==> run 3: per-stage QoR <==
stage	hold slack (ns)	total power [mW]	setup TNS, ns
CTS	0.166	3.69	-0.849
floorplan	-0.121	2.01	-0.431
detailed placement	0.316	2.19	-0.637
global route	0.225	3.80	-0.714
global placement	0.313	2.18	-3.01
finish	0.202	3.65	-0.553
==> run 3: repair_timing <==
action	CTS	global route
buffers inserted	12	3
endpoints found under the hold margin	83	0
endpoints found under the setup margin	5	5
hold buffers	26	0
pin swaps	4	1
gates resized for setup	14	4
--- config.mk ---
export PLATFORM = sky130hd
export DESIGN_NAME = pfr_fault_unit
export DESIGN_NICKNAME = d
export VERILOG_FILES = /design/src/hdl/pfr_pkg.sv /design/src/hdl/pfr_fault_unit.sv
export SDC_FILE = /design/constraint.sdc
export NUM_CORES = 1
export LEC_CHECK = 0
export BUFFER_PORTS_ARGS = -buffer_cell sky130_fd_sc_hd__buf_2
export CAP_MARGIN = 20
export CORE_ASPECT_RATIO = 0.75
export CORE_MARGIN = 2
export CORE_UTILIZATION = 30
export CTS_CLUSTER_DIAMETER = 30
export DETAILED_ROUTE_END_ITERATION = 10
export PLACE_DENSITY_LB_ADDON = 0.05
export SLEW_MARGIN = 20
export SYNTH_ARGS = -nofsm -noshare
export SYNTH_HDL_FRONTEND = slang
export SYNTH_SLANG_ARGS = --single-unit
--- constraint.sdc ---
create_clock -name clk_in -period 3.5 [get_ports clk_in]
set_clock_uncertainty 0.2 [all_clocks]
set_input_delay 0.175 -clock clk_in [delete_from_list [all_inputs] [get_ports clk_in]]
set_output_delay 0.175 -clock clk_in [all_outputs]
set_load 0.01 [all_outputs]
## config.mk

```make
export PLATFORM = sky130hd
export DESIGN_NAME = cai_core_regs
export DESIGN_NICKNAME = d
export VERILOG_FILES = /design/src/cai_pkg.sv /design/src/cai_index_reg.sv /design/src/cai_core_regs.sv
export VERILOG_INCLUDE_DIRS = /design/src
export SDC_FILE = /design/constraint.sdc
export NUM_CORES = 1
export LEC_CHECK = 0
export ABC_CLOCK_PERIOD_IN_PS = 3700
export BUFFER_PORTS_ARGS = -buffer_cell sky130_fd_sc_hd__buf_2
export CAP_MARGIN = 20
export CORE_ASPECT_RATIO = 0.5
export CORE_UTILIZATION = 53
export DETAILED_ROUTE_END_ITERATION = 7
export GPL_ROUTABILITY_DRIVEN = 1
export PLACE_DENSITY = 0.82
export SKIP_LAST_GASP = 1
export SYNTH_ARGS = -nofsm -noshare
export SYNTH_HDL_FRONTEND = slang
export SYNTH_HIERARCHICAL = 1
export SYNTH_SLANG_ARGS = --single-unit
```

## constraint.sdc

```tcl
create_clock -name clk_sys_in -period 3.7 [get_ports clk_sys_in]
set_clock_uncertainty 0.1 [all_clocks]
set_input_delay 0.185 -clock clk_sys_in [delete_from_list [all_inputs] [get_ports clk_sys_in]]
set_output_delay 0.185 -clock clk_sys_in [all_outputs]
set_load 0.01 [all_outputs]
```
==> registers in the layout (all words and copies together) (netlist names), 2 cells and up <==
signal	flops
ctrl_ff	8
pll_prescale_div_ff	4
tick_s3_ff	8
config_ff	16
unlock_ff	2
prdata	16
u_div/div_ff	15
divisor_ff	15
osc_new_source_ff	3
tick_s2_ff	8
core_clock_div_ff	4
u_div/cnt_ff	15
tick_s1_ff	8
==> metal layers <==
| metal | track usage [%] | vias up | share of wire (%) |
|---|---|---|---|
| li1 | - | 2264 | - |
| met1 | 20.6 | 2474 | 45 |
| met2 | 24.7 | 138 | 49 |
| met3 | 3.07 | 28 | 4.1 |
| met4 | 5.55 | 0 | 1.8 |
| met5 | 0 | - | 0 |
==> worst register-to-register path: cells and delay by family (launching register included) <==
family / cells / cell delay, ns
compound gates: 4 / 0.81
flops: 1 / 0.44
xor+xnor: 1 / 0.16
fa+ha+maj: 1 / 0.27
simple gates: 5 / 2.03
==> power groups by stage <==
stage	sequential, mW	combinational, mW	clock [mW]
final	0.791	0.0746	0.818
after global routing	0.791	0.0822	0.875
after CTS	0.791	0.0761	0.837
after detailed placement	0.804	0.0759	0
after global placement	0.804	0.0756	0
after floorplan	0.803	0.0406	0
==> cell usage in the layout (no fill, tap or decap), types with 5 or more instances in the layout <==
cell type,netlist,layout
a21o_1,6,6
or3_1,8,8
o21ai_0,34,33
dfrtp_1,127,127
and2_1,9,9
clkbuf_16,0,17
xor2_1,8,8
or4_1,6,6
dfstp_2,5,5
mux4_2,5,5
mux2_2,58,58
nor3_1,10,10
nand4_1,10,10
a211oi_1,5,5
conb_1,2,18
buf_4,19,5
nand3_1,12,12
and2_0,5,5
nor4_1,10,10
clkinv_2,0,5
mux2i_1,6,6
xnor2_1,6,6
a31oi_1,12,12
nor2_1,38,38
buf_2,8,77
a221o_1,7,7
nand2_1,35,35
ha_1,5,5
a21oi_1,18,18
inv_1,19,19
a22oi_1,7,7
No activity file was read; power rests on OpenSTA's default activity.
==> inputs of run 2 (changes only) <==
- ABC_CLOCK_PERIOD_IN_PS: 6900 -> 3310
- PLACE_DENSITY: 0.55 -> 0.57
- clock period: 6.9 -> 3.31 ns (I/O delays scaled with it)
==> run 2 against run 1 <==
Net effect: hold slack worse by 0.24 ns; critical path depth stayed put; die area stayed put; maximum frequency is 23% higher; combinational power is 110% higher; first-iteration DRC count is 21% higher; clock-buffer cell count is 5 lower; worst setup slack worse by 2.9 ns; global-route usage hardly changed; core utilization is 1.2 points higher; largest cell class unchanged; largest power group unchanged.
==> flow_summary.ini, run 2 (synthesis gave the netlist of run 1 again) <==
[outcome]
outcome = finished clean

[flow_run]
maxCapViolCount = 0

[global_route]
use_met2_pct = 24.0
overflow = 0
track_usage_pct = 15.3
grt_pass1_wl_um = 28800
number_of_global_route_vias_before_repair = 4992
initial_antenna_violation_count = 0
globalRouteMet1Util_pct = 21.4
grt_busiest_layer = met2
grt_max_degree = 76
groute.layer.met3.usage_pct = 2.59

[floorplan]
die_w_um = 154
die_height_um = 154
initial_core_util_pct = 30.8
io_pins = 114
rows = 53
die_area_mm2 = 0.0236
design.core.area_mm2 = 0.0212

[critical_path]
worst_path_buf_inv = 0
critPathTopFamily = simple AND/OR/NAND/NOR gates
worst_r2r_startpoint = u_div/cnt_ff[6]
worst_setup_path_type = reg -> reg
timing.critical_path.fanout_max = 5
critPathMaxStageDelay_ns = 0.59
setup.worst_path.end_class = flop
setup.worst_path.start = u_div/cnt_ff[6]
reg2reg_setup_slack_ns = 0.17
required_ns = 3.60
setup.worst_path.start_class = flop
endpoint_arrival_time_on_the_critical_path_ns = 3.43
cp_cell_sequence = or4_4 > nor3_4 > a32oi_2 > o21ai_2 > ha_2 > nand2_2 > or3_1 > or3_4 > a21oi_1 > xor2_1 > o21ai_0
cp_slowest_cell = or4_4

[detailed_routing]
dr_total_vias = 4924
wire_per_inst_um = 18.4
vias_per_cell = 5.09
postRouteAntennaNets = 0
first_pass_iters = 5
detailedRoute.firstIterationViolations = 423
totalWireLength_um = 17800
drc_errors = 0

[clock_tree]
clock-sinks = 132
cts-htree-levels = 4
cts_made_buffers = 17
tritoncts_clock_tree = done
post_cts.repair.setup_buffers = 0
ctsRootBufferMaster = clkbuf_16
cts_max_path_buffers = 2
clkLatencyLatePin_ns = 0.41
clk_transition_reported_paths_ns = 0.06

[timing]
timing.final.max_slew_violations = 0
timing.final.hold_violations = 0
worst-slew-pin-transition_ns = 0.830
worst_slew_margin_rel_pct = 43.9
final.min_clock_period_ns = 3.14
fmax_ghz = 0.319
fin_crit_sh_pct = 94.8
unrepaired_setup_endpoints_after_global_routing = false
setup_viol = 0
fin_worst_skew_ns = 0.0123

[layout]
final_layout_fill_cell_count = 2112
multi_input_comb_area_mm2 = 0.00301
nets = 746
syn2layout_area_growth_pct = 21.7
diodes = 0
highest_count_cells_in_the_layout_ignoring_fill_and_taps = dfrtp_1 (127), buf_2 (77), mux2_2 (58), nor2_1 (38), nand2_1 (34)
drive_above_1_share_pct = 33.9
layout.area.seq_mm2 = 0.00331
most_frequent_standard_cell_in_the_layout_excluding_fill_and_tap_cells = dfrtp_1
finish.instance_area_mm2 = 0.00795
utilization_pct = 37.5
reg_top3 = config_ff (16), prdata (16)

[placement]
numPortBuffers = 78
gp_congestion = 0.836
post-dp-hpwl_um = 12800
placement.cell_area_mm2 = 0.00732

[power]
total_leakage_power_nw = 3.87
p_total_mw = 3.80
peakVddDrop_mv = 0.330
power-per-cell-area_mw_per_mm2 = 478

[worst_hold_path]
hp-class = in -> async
===== config.mk =====
export PLATFORM = sky130hd
export DESIGN_NAME = tch_host
export DESIGN_NICKNAME = d
export VERILOG_FILES = /design/src/tch_pkg.sv /design/src/tch_bitphy.sv /design/src/tch_host.sv
export SDC_FILE = /design/constraint.sdc
export NUM_CORES = 1
export LEC_CHECK = 0
export BUFFER_PORTS_ARGS = -buffer_cell sky130_fd_sc_hd__buf_2
export CORE_ASPECT_RATIO = 1.25
export CORE_MARGIN = 5
export CORE_UTILIZATION = 55
export DETAILED_ROUTE_END_ITERATION = 12
export PLACE_DENSITY = 0.8
export SETUP_SLACK_MARGIN = 0.4
export SYNTH_ARGS = -nofsm -noshare
export SYNTH_HDL_FRONTEND = slang
export SYNTH_SLANG_ARGS = --single-unit

===== constraint.sdc =====
create_clock -name CLK_IN -period 2.7 [get_ports CLK_IN]
set_input_delay 0.27 -clock CLK_IN [delete_from_list [all_inputs] [get_ports CLK_IN]]
set_output_delay 0.27 -clock CLK_IN [all_outputs]
set_load 0.05 [all_outputs]

===== src/tch_pkg.sv =====
// Package for the touch controller host-side I2C controller.
// Assumes one 200 MHz system clock; the I2C link is open drain on pins.
// Summary of operation
// - Target address fixed, shifted, bit0 is direction
// - Pointer sent low byte then high byte
// - Two size bytes follow pointer when encrypted
// - Optional trailing CRC covers all bytes after address
// - Encrypted writes padded to 16 bytes by host; the host pads only when COUNT is nonzero
// - Pointer top bit requests checksum mode
// - Read is pointer write then separate read
// - Every read transfer reads at least one byte
// - Bulk read points at count, reads count first
// - Bulk length is count times size or 16
// - Subtract one per message without checksum
// - No START/STOP between messages in bulk read
// - Report id 255 means no message pending
package tch_pkg;
    localparam logic [6:0] TARGET_ADDR   = 7'h4a;
    localparam logic [7:0] CKSUM_BIT     = 8'h80;
    localparam logic [7:0] INVALID_ID    = 8'hff;
    localparam int         MSG_DATA_LEN  = 9;
    localparam int         ENC_BLOCK     = 16;
    localparam logic [7:0] CRC_POLY      = 8'h8c;
    localparam logic [7:0] CRC_INIT      = 8'h00;
    localparam int         CLK_MHZ       = 200;
    localparam int         SCL_HALF_NS   = 1250;
    localparam int         SCL_HALF_CYC  = (SCL_HALF_NS * CLK_MHZ) / 1000;
    localparam int         STRETCH_US    = 2000;
    localparam int         STRETCH_CYC   = STRETCH_US * CLK_MHZ;
    // Register offsets of the host's own command port
    localparam logic [3:0] REG_CTRL      = 4'h0;
    localparam logic [3:0] REG_PTR       = 4'h1;
    localparam logic [3:0] REG_COUNT     = 4'h2;
    localparam logic [3:0] REG_WDATA     = 4'h3;
    localparam logic [3:0] REG_RDATA     = 4'h4;
    localparam logic [3:0] REG_STATUS    = 4'h5;
    localparam logic [3:0] REG_SIZE      = 4'h6;
    localparam logic [3:0] REG_CRC       = 4'h7;
    // Control field positions
    localparam int         CTRL_GO       = 0;
    localparam int         CTRL_READ     = 1;
    localparam int         CTRL_CKSUM    = 2;
    localparam int         CTRL_ENC      = 3;
    localparam int         CTRL_BULK     = 4;
    typedef enum logic [1:0] {
        TCH_CMD_START,
        TCH_CMD_BYTE,
        TCH_CMD_STOP
    } tch_cmd_t;
    // One CRC step over a byte, LSB first
    function automatic logic [7:0] crc_step(input logic [7:0] c,
                                            input logic [7:0] d);
        logic [7:0] r;
        r = c;
        for (int i = 0; i < 8; i++)
        begin
            if (r[0] ^ d[i])
                r = (r >> 1) ^ CRC_POLY;
            else
                r = r >> 1;
        end
        return r;
    endfunction
endpackage

===== src/tch_bitphy.sv =====
// Bit level I2C master: START, byte transfer with ACK, STOP.
// Assumes pins synchronised here; bus pulled up outside.
module tch_bitphy
    import tch_pkg::*;
#(
    parameter int HALF_CYC    = tch_pkg::SCL_HALF_CYC,
    parameter int STRETCH_MAX = tch_pkg::STRETCH_CYC
)
(
    // Clock and reset
    input  wire logic       clk_in,
    input  wire logic       resetn_in,
    // Command side
    input  wire logic       cmd_valid_in,
    input  wire tch_cmd_t   cmd_in,
    input  wire logic [7:0] cmd_data_in,
    input  wire logic       cmd_nack_in,
    output logic            cmd_ready_out,
    output logic            done_out,
    output logic [7:0]      rx_data_out,
    output logic            rx_ack_out,
    output logic            stretch_err_out,
    // Pins
    input  wire logic       scl_in,
    input  wire logic       sda_in,
    output logic            scl_oe_out,
    output logic            sda_oe_out
);
    typedef enum logic [2:0] {
        PH_IDLE, PH_LOW, PH_HIGH, PH_WAIT, PH_DONE
    } tch_ph_t;
    // Refuse timings that the phase logic cannot serve
    if (HALF_CYC < 2 || STRETCH_MAX < 1)
    begin : g_bad_param
        $error("tch_bitphy: HALF_CYC or STRETCH_MAX too small");
    end
    logic [1:0]  scl_s_ff, sda_s_ff;
    tch_ph_t     ph_ff, nxt_ph;
    tch_cmd_t    op_ff, nxt_op;
    logic [3:0]  bit_ff, nxt_bit;
    logic [8:0]  sh_ff, nxt_sh;
    logic [31:0] cnt_ff, nxt_cnt;
    logic        scl_oe_ff, nxt_scl_oe, sda_oe_ff, nxt_sda_oe;
    logic        done_ff, nxt_done, err_ff, nxt_err;
    logic        nack_ff, nxt_nack;
    logic        scl_s, sda_s;
    assign scl_s = scl_s_ff[1];
    assign sda_s = sda_s_ff[1];

    // Next phase; a byte is nine SCL pulses including ACK
    always_comb
    begin
        nxt_ph = ph_ff; nxt_op = op_ff; nxt_bit = bit_ff; nxt_sh = sh_ff;
        nxt_cnt = cnt_ff + 32'd1; nxt_scl_oe = scl_oe_ff;
        nxt_sda_oe = sda_oe_ff; nxt_done = 1'b0; nxt_err = err_ff;
        nxt_nack = nack_ff;
        case (ph_ff)
            PH_IDLE:
            begin
                nxt_cnt = '0;
                if (cmd_valid_in)
                begin
                    nxt_op = cmd_in; nxt_bit = 4'd0; nxt_err = 1'b0;
                    nxt_nack = cmd_nack_in;
                    // Ninth bit: 1 releases SDA, 0 drives an ACK
                    nxt_sh = {cmd_data_in, cmd_nack_in};
                    nxt_ph = PH_LOW;
                end
            end
            PH_LOW:
            begin
                nxt_scl_oe = 1'b1;
                // SDA moves only once SCL is low, so no false START/STOP
                if (!scl_oe_ff)
                    nxt_sda_oe = sda_oe_ff;
                else if (op_ff == TCH_CMD_START)
                    nxt_sda_oe = 1'b0;
                else if (op_ff == TCH_CMD_STOP)
                    nxt_sda_oe = 1'b1;
                else if (bit_ff == 4'd8)
                    nxt_sda_oe = ~sh_ff[8];
                else
                    nxt_sda_oe = ~sh_ff[8];
                if (cnt_ff >= 32'(HALF_CYC))
                begin
                    nxt_cnt = '0; nxt_scl_oe = 1'b0; nxt_ph = PH_WAIT;
                end
            end
            PH_WAIT:
            begin
                // Device may hold SCL low while busy, bounded
                nxt_scl_oe = 1'b0;
                if (scl_s)
                begin
                    nxt_cnt = '0; nxt_ph = PH_HIGH;
                end
                else if (cnt_ff >= 32'(STRETCH_MAX))
                begin
                    nxt_err = 1'b1; nxt_ph = PH_DONE;
                end
            end
            PH_HIGH:
            begin
                if (cnt_ff >= 32'(HALF_CYC))
                begin
                    nxt_cnt = '0;
                    if (op_ff == TCH_CMD_START)
                    begin
                        // SCL falls later, in the next byte's low phase
                        nxt_sda_oe = 1'b1;
                        nxt_ph = PH_DONE;
                    end
                    else if (op_ff == TCH_CMD_STOP)
                    begin
                        nxt_sda_oe = 1'b0; nxt_ph = PH_DONE;
                    end
                    else
                    begin
                        nxt_sh = {sh_ff[7:0], sda_s};
                        nxt_bit = bit_ff + 4'd1;
                        nxt_scl_oe = 1'b1;
                        if (bit_ff == 4'd7)
                            nxt_sh = {sh_ff[7:0], nack_ff};
                        nxt_ph = (bit_ff == 4'd8) ? PH_DONE : PH_LOW;
                        if (bit_ff == 4'd7)
                            nxt_sh[0] = nack_ff;
                    end
                end
            end
            PH_DONE:
            begin
                nxt_done = 1'b1; nxt_ph = PH_IDLE;
            end
            default: nxt_ph = PH_IDLE;
        endcase
    end

    // Capture of received bits: keep sampled byte separately
    logic [7:0] rx_ff, nxt_rx;
    logic       ack_ff, nxt_ack;
    always_comb
    begin
        nxt_rx = rx_ff; nxt_ack = ack_ff;
        if (ph_ff == PH_HIGH && cnt_ff >= 32'(HALF_CYC) &&
            op_ff == TCH_CMD_BYTE)
        begin
            if (bit_ff < 4'd8)
                nxt_rx = {rx_ff[6:0], sda_s};
            else
                nxt_ack = ~sda_s;
        end
    end

    // Registers; pins sampled through two flops first
    always_ff @(posedge clk_in)
    begin
        if (!resetn_in)
        begin
            scl_s_ff <= 2'b11; sda_s_ff <= 2'b11; ph_ff <= PH_IDLE;
            op_ff <= TCH_CMD_START; bit_ff <= '0; sh_ff <= '1;
            cnt_ff <= '0; scl_oe_ff <= 1'b0; sda_oe_ff <= 1'b0;
            done_ff <= 1'b0; err_ff <= 1'b0; nack_ff <= 1'b0;
            rx_ff <= '0; ack_ff <= 1'b0;
        end
        else
        begin
            scl_s_ff <= {scl_s_ff[0], scl_in};
            sda_s_ff <= {sda_s_ff[0], sda_in};
            ph_ff <= nxt_ph; op_ff <= nxt_op; bit_ff <= nxt_bit;
            sh_ff <= nxt_sh; cnt_ff <= nxt_cnt; scl_oe_ff <= nxt_scl_oe;
            sda_oe_ff <= nxt_sda_oe; done_ff <= nxt_done; err_ff <= nxt_err;
            nack_ff <= nxt_nack; rx_ff <= nxt_rx; ack_ff <= nxt_ack;
        end
    end
    assign cmd_ready_out   = (ph_ff == PH_IDLE);
    assign done_out        = done_ff;
    assign rx_data_out     = rx_ff;
    assign rx_ack_out      = ack_ff;
    assign stretch_err_out = err_ff;
    assign scl_oe_out      = scl_oe_ff;
    assign sda_oe_out      = sda_oe_ff;
endmodule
○ ○ ○ ○ ○ ○ ○
== Work item ==
All that is wanted is the stretch of lines above from the one containing "fmax_ghz = 0.319" through the one containing "[worst_hold_path]", duplicated exactly.

== Task output ==
fmax_ghz = 0.319
fin_crit_sh_pct = 94.8
unrepaired_setup_endpoints_after_global_routing = false
setup_viol = 0
fin_worst_skew_ns = 0.0123

[layout]
final_layout_fill_cell_count = 2112
multi_input_comb_area_mm2 = 0.00301
nets = 746
syn2layout_area_growth_pct = 21.7
diodes = 0
highest_count_cells_in_the_layout_ignoring_fill_and_taps = dfrtp_1 (127), buf_2 (77), mux2_2 (58), nor2_1 (38), nand2_1 (34)
drive_above_1_share_pct = 33.9
layout.area.seq_mm2 = 0.00331
most_frequent_standard_cell_in_the_layout_excluding_fill_and_tap_cells = dfrtp_1
finish.instance_area_mm2 = 0.00795
utilization_pct = 37.5
reg_top3 = config_ff (16), prdata (16)

[placement]
numPortBuffers = 78
gp_congestion = 0.836
post-dp-hpwl_um = 12800
placement.cell_area_mm2 = 0.00732

[power]
total_leakage_power_nw = 3.87
p_total_mw = 3.80
peakVddDrop_mv = 0.330
power-per-cell-area_mw_per_mm2 = 478

[worst_hold_path]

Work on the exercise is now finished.